Pergunta

I have a strange problem when parsing a ISO8601 date and time with SimpleDateFormat. The relevant code is:

public class DateHelper
{
    private static SimpleDateFormat iso8601formatter = new SimpleDateFormat("yyyy-MM-dd'T'HH:mm:ssZ");
    public static Date parseISO8601(String date) throws ParseException
    {
        Date result = iso8601formatter.parse(date);
        return result;
    }
}

For input I'm giving it a string

2010-09-06T15:30:00+02:00

And as a return I get a Date object with date set to 6th of January 2010 with time of 13:30 and timezone of GMT+00:00.

EDIT: I also tried using "2010-09-06T15:30:00+0200" with same results.

Confusing thing is, that the date set is partially correct, just the month is set wrongly.

The issue is shown on Android 1.6 and Android 2.2.

How can I fix it?

Foi útil?

Solução

Your problem is reproduceable if you use mm for month instead of MM.

So I suspect that the cause of the problem is there and that you're not running the version of the code you think you're running. Recompile and reexecute the code as you've in your question. It's correct.

Outras dicas

Probably not your problem but since SimpleDateFormat is not thread safe you need to change your code to:

public class DateHelper
{
    public static Date parseISO8601(String date) throws ParseException
    {
        return new SimpleDateFormat("yyyy-MM-dd'T'HH:mm:ssZ").parse(date);
    }
}

Are you handling the ParseException? The code should be throwing a ParseException for that input string.
Not sure about Android, but with Java 6 the input string 2010-09-06T15:30:00+02:00 is not valid.

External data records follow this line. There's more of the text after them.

## src/verilog/uart_csr_pkg.sv

```systemverilog
// UART console package with CSR addresses, access types and the push word layout.
`default_nettype none

package uart_csr_pkg;

  typedef logic [31:0] word_t;
  typedef logic [11:0] csr_addr_t;

  // Custom read/write CSR range.
  localparam csr_addr_t fifo_word_csr_addr   = 12'h800;
  localparam csr_addr_t fifo_byte_csr_addr   = 12'h801;
  localparam csr_addr_t fifo_status_csr_addr = 12'h802;

  // Encoded as the funct3 field of the CSR instructions, so bit 2 marks the
  // immediate forms.
  typedef enum logic [2:0] {
    csr_op_rw  = 3'b001,
    csr_op_rs  = 3'b010,
    csr_op_rc  = 3'b011,
    csr_op_rwi = 3'b101,
    csr_op_rsi = 3'b110,
    csr_op_rci = 3'b111
  } csr_op_e;

  typedef enum logic [1:0] {
    target_none   = 2'd0,
    target_word   = 2'd1,
    target_byte   = 2'd2,
    target_status = 2'd3
  } csr_target_e;

  // The execute stage writes a whole word, the queue stores it byte by byte.
  // Byte 0 is the least significant byte and leaves the line first.
  typedef union packed {
    word_t           word;
    logic [3:0][7:0] bytes;
  } push_word_u;

  // Status CSR layout. The level field starts at bit 0 and is
  // fifo_depth_log2 + 1 bits wide.
  localparam int status_level_lsb    = 0;
  localparam int status_busy_bit     = 16;
  localparam int status_overflow_bit = 17;

endpackage

`default_nettype wire

```

## src/verilog/csr_access_if.sv

```systemverilog
// CSR access interface carrying one decoded access from decode to execute.
`default_nettype none

interface csr_access_if
  import uart_csr_pkg::*;
();
  logic        valid;
  csr_target_e target;
  csr_op_e     op;
  word_t       operand;
  logic        write_en;
  word_t       read_data;

  modport decode (
    output valid,
    output target,
    output op,
    output operand,
    output write_en
  );

  modport execute (
    input  valid,
    input  target,
    input  op,
    input  operand,
    input  write_en,
    output read_data
  );
endinterface

`default_nettype wire

```

## src/verilog/csr_decode.sv

```systemverilog
// CSR decode maps the core's CSR port onto a target, an operation and an operand.
`default_nettype none

module csr_decode
  import uart_csr_pkg::*;
(
  input  logic         csr_enable,
  input  csr_addr_t    csr_addr,
  input  csr_op_e      csr_op,
  input  logic [4:0]   rs1_zimm,
  input  word_t        rs1_data,
  csr_access_if.decode acc
);

  logic is_imm;
  logic is_rw;

  always_comb begin
    is_imm = csr_op inside {csr_op_rwi, csr_op_rsi, csr_op_rci};
    is_rw  = csr_op inside {csr_op_rw, csr_op_rwi};
  end

  always_comb begin
    case (csr_addr)
      fifo_word_csr_addr:   acc.target = target_word;
      fifo_byte_csr_addr:   acc.target = target_byte;
      fifo_status_csr_addr: acc.target = target_status;
      default:              acc.target = target_none;
    endcase
  end

  always_comb begin
    acc.valid = csr_enable;
    acc.op    = csr_op;

    if (is_imm) begin
      acc.operand = {27'b0, rs1_zimm};
    end else begin
      acc.operand = rs1_data;
    end

    // Set and clear with x0 or a zero immediate only read the register.
    acc.write_en = csr_enable && (is_rw || (rs1_zimm != 5'd0));
  end

endmodule

`default_nettype wire

```

## src/verilog/csr_execute.sv

```systemverilog
// CSR execute holds the console registers, applies read-modify-write and issues pushes.
`default_nettype none

module csr_execute
  import uart_csr_pkg::*;
#(
  parameter int fifo_depth_log2 = 5
) (
  input  logic                       clk_i,
  input  logic                       reset_i,
  csr_access_if.execute              acc,
  output logic                       push_valid,
  output logic                       push_is_word,
  output push_word_u                 push_data,
  input  logic [fifo_depth_log2-1:0] level,
  input  logic                       full,
  input  logic                       overflow_seen,
  input  logic                       busy,
  output logic                       overflow_clear
);

  word_t      word_reg;
  logic [7:0] byte_reg;
  word_t      status_value;
  word_t      old_value;
  word_t      new_value;
  logic       write;
  logic       push_target;

  // A full queue has wrapped the low level bits to zero, so the full flag
  // is the top bit of the fill count.
  always_comb begin
    status_value = '0;
    status_value[status_level_lsb +: fifo_depth_log2 + 1] = {full, level};
    status_value[status_busy_bit]     = busy;
    status_value[status_overflow_bit] = overflow_seen;
  end

  always_comb begin
    case (acc.target)
      target_word:   old_value = word_reg;
      target_byte:   old_value = {24'b0, byte_reg};
      target_status: old_value = status_value;
      default:       old_value = '0;
    endcase

    case (acc.op)
      csr_op_rw, csr_op_rwi: new_value = acc.operand;
      csr_op_rs, csr_op_rsi: new_value = old_value | acc.operand;
      csr_op_rc, csr_op_rci: new_value = old_value & ~acc.operand;
      default:               new_value = old_value;
    endcase

    acc.read_data = acc.valid ? old_value : '0;
  end

  assign write       = acc.valid && acc.write_en;
  assign push_target = (acc.target == target_word) || (acc.target == target_byte);

  // Only the overflow bit of the status CSR is writable.
  assign overflow_clear = write && (acc.target == target_status) &&
                          !new_value[status_overflow_bit];

  always_ff @(posedge clk_i) begin
    if (reset_i) begin
      word_reg   <= '0;
      byte_reg   <= '0;
      push_valid <= 1'b0;
    end else begin
      push_valid <= write && push_target;
      if (write && (acc.target == target_word)) begin
        word_reg <= new_value;
      end
      if (write && (acc.target == target_byte)) begin
        byte_reg <= new_value[7:0];
      end
    end
  end

  always_ff @(posedge clk_i) begin
    if (write && push_target) begin
      push_is_word   <= (acc.target == target_word);
      push_data.word <= new_value;
    end
  end

endmodule

`default_nettype wire

```

## src/verilog/tx_fifo.sv

```systemverilog
// Transmit byte queue that takes word or byte pushes and feeds the serializer.
`default_nettype none

module tx_fifo
  import uart_csr_pkg::*;
#(
  parameter int fifo_depth_log2 = 5
) (
  input  logic                       clk_i,
  input  logic                       reset_i,
  input  logic                       push_valid,
  input  logic                       push_is_word,
  input  push_word_u                 push_data,
  input  logic                       overflow_clear,
  input  logic                       take,
  output logic                       byte_valid,
  output logic [7:0]                 byte_data,
  output logic [fifo_depth_log2-1:0] level,
  output logic                       full,
  output logic                       overflow_seen
);

  localparam int depth = 1 << fifo_depth_log2;

  logic [7:0]                 mem [depth];
  logic [fifo_depth_log2:0]   wr_ptr;
  logic [fifo_depth_log2:0]   rd_ptr;
  logic [fifo_depth_log2:0]   count;
  logic [fifo_depth_log2-1:0] wr_idx;
  logic                       room;
  logic                       accept;

  // Pointers carry one extra wrap bit, so count reaches depth when full.
  assign count  = wr_ptr - rd_ptr;
  assign level  = count[fifo_depth_log2-1:0];
  assign full   = count[fifo_depth_log2];
  assign wr_idx = wr_ptr[fifo_depth_log2-1:0];

  assign byte_valid = (count != '0);
  assign byte_data  = mem[rd_ptr[fifo_depth_log2-1:0]];

  // A word needs four free slots or is dropped whole.
  assign room   = push_is_word ? (count <= (fifo_depth_log2 + 1)'(depth - 4)) : !full;
  assign accept = push_valid && room;

  always_ff @(posedge clk_i) begin
    if (reset_i) begin
      wr_ptr        <= '0;
      rd_ptr        <= '0;
      overflow_seen <= 1'b0;
    end else begin
      if (accept) begin
        wr_ptr <= wr_ptr + (push_is_word ? (fifo_depth_log2 + 1)'(4) : (fifo_depth_log2 + 1)'(1));
      end
      if (take) begin
        rd_ptr <= rd_ptr + 1'b1;
      end
      // A drop in the same cycle as a clear wins, since it is newer.
      if (push_valid && !room) begin
        overflow_seen <= 1'b1;
      end else if (overflow_clear) begin
        overflow_seen <= 1'b0;
      end
    end
  end

  always_ff @(posedge clk_i) begin
    if (accept) begin
      for (int i = 0; i < 4; i++) begin
        if (push_is_word || (i == 0)) begin
          mem[wr_idx + fifo_depth_log2'(i)] <= push_data.bytes[i];
        end
      end
    end
  end

endmodule

`default_nettype wire

```

## src/verilog/uart_tx.sv

```systemverilog
// UART transmitter that sends 8N1 frames at a fixed number of clocks per bit.
`default_nettype none

module uart_tx #(
  parameter int clks_per_bit = 868
) (
  input  logic       clk_i,
  input  logic       reset_i,
  input  logic       byte_valid,
  input  logic [7:0] byte_data,
  output logic       take,
  output logic       busy,
  output logic       tx
);

  localparam int cnt_w = (clks_per_bit > 1) ? $clog2(clks_per_bit) : 1;

  localparam logic [1:0] st_idle  = 2'd0;
  localparam logic [1:0] st_start = 2'd1;
  localparam logic [1:0] st_data  = 2'd2;
  localparam logic [1:0] st_stop  = 2'd3;

  logic [1:0]       state;
  logic [cnt_w-1:0] clk_cnt;
  logic [2:0]       bit_idx;
  logic [7:0]       shift;
  logic             bit_done;

  assign bit_done = (clk_cnt == cnt_w'(clks_per_bit - 1));
  assign take     = (state == st_idle) && byte_valid;
  assign busy     = (state != st_idle);

  always_ff @(posedge clk_i) begin
    if (reset_i) begin
      state   <= st_idle;
      clk_cnt <= '0;
      bit_idx <= '0;
      tx      <= 1'b1;
    end else begin
      clk_cnt <= bit_done ? '0 : clk_cnt + 1'b1;
      case (state)
        st_idle: begin
          clk_cnt <= '0;
          if (byte_valid) begin
            state <= st_start;
            tx    <= 1'b0;
          end
        end
        st_start: begin
          if (bit_done) begin
            state   <= st_data;
            bit_idx <= '0;
            tx      <= shift[0];
          end
        end
        st_data: begin
          if (bit_done) begin
            if (bit_idx == 3'd7) begin
              state <= st_stop;
              tx    <= 1'b1;
            end else begin
              bit_idx <= bit_idx + 1'b1;
              tx      <= shift[1];
            end
          end
        end
        default: begin
          if (bit_done) begin
            state <= st_idle;
          end
        end
      endcase
    end
  end

  // Bit 0 of the shift register is always the bit on the line.
  always_ff @(posedge clk_i) begin
    if (take) begin
      shift <= byte_data;
    end else if ((state == st_data) && bit_done) begin
      shift <= shift >> 1;
    end
  end

endmodule

`default_nettype wire

```

## src/verilog/uart_csr_tx.sv

```systemverilog
// Console output top level joining the CSR port to the UART line.
`default_nettype none

module uart_csr_tx
  import uart_csr_pkg::*;
#(
  parameter int clks_per_bit    = 868,
  parameter int fifo_depth_log2 = 5
) (
  input  logic       clk_i,
  input  logic       reset_i,
  input  logic       csr_enable,
  input  csr_addr_t  csr_addr,
  input  csr_op_e    csr_op,
  input  logic [4:0] rs1_zimm,
  input  word_t      rs1_data,
  output word_t      csr_data_out,
  output logic       tx
);

  logic                       push_valid;
  logic                       push_is_word;
  push_word_u                 push_data;
  logic [fifo_depth_log2-1:0] level;
  logic                       full;
  logic                       overflow_seen;
  logic                       overflow_clear;
  logic                       byte_valid;
  logic [7:0]                 byte_data;
  logic                       take;
  logic                       busy;

  csr_access_if acc ();

  assign csr_data_out = acc.read_data;

  csr_decode u_csr_decode (
    .csr_enable (csr_enable),
    .csr_addr   (csr_addr),
    .csr_op     (csr_op),
    .rs1_zimm   (rs1_zimm),
    .rs1_data   (rs1_data),
    .acc        (acc.decode)
  );

  csr_execute #(
    .fifo_depth_log2 (fifo_depth_log2)
  ) u_csr_execute (
    .clk_i          (clk_i),
    .reset_i        (reset_i),
    .acc            (acc.execute),
    .push_valid     (push_valid),
    .push_is_word   (push_is_word),
    .push_data      (push_data),
    .level          (level),
    .full           (full),
    .overflow_seen  (overflow_seen),
    .busy           (busy),
    .overflow_clear (overflow_clear)
  );

  tx_fifo #(
    .fifo_depth_log2 (fifo_depth_log2)
  ) u_tx_fifo (
    .clk_i          (clk_i),
    .reset_i        (reset_i),
    .push_valid     (push_valid),
    .push_is_word   (push_is_word),
    .push_data      (push_data),
    .overflow_clear (overflow_clear),
    .take           (take),
    .byte_valid     (byte_valid),
    .byte_data      (byte_data),
    .level          (level),
    .full           (full),
    .overflow_seen  (overflow_seen)
  );

  uart_tx #(
    .clks_per_bit (clks_per_bit)
  ) u_uart_tx (
    .clk_i      (clk_i),
    .reset_i    (reset_i),
    .byte_valid (byte_valid),
    .byte_data  (byte_data),
    .take       (take),
    .busy       (busy),
    .tx         (tx)
  );

endmodule

`default_nettype wire

```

+02:00 is not a valid timezone.
Try it without the colon:

    2010-09-06T15:30:00+0200  

A trick (test) is to use the DateFormat to format a Date and check the created String:

    System.out.println(iso8601formatter.format(new Date()));  

I created a 1.6 project and the code worked for me...

public class DateHelper {
    private static SimpleDateFormat iso8601formatter = new SimpleDateFormat("yyyy-MM-dd'T'HH:mm:ssZ");

public static Date parseISO8601(String date) throws ParseException {
    Date result = iso8601formatter.parse(date);
    return result;
}

public static String makeISO8601String(Date date) {
    return iso8601formatter.format(date);
}

}

public class StackOverflowTest extends Activity {
    /** Called when the activity is first created. */
    @Override
    public void onCreate(Bundle savedInstanceState) {
        super.onCreate(savedInstanceState);
        setContentView(R.layout.main);

    TextView textView = (TextView)this.findViewById(R.id.textView);

    StringBuilder builder = new StringBuilder();
    try {
        String badDateString = "2010-09-06T15:30:00+0200";
        Date parsedDate = DateHelper.parseISO8601(badDateString);
        builder.append(badDateString).append("\n");
        builder.append(parsedDate.toString()).append("\n");
    } catch (ParseException e) {
        // TODO Auto-generated catch block
        e.printStackTrace();
    }
    String dateString = DateHelper.makeISO8601String(new Date());
    builder.append("now="+dateString).append("\n");

    textView.setText(builder.toString());
}

}

For me it prints out:

2010-09-06T15:30:00+0200
Mon Sep 06 06:30:00 PDT 2010
now=2010-11-06T14:41:55-077

Which is all correct for me...

for parsing the first string u should use

public static Date parseDateFromString(String aDateString){
    SimpleDateFormat inputFormat = new SimpleDateFormat("yyyy-MM-dd'T'HH:mm:ssz");
    Date date=null;
    try {
        date= inputFormat.parse(aDateString);
    } catch (ParseException e) {
        return null;
    }
    return date;

when parsing the Timezone like +02:00 it is with z instead of Z. hope it helps. and the issue with giving you +00:00 i think is connected with the locale you use. u should try to test it with a different locale.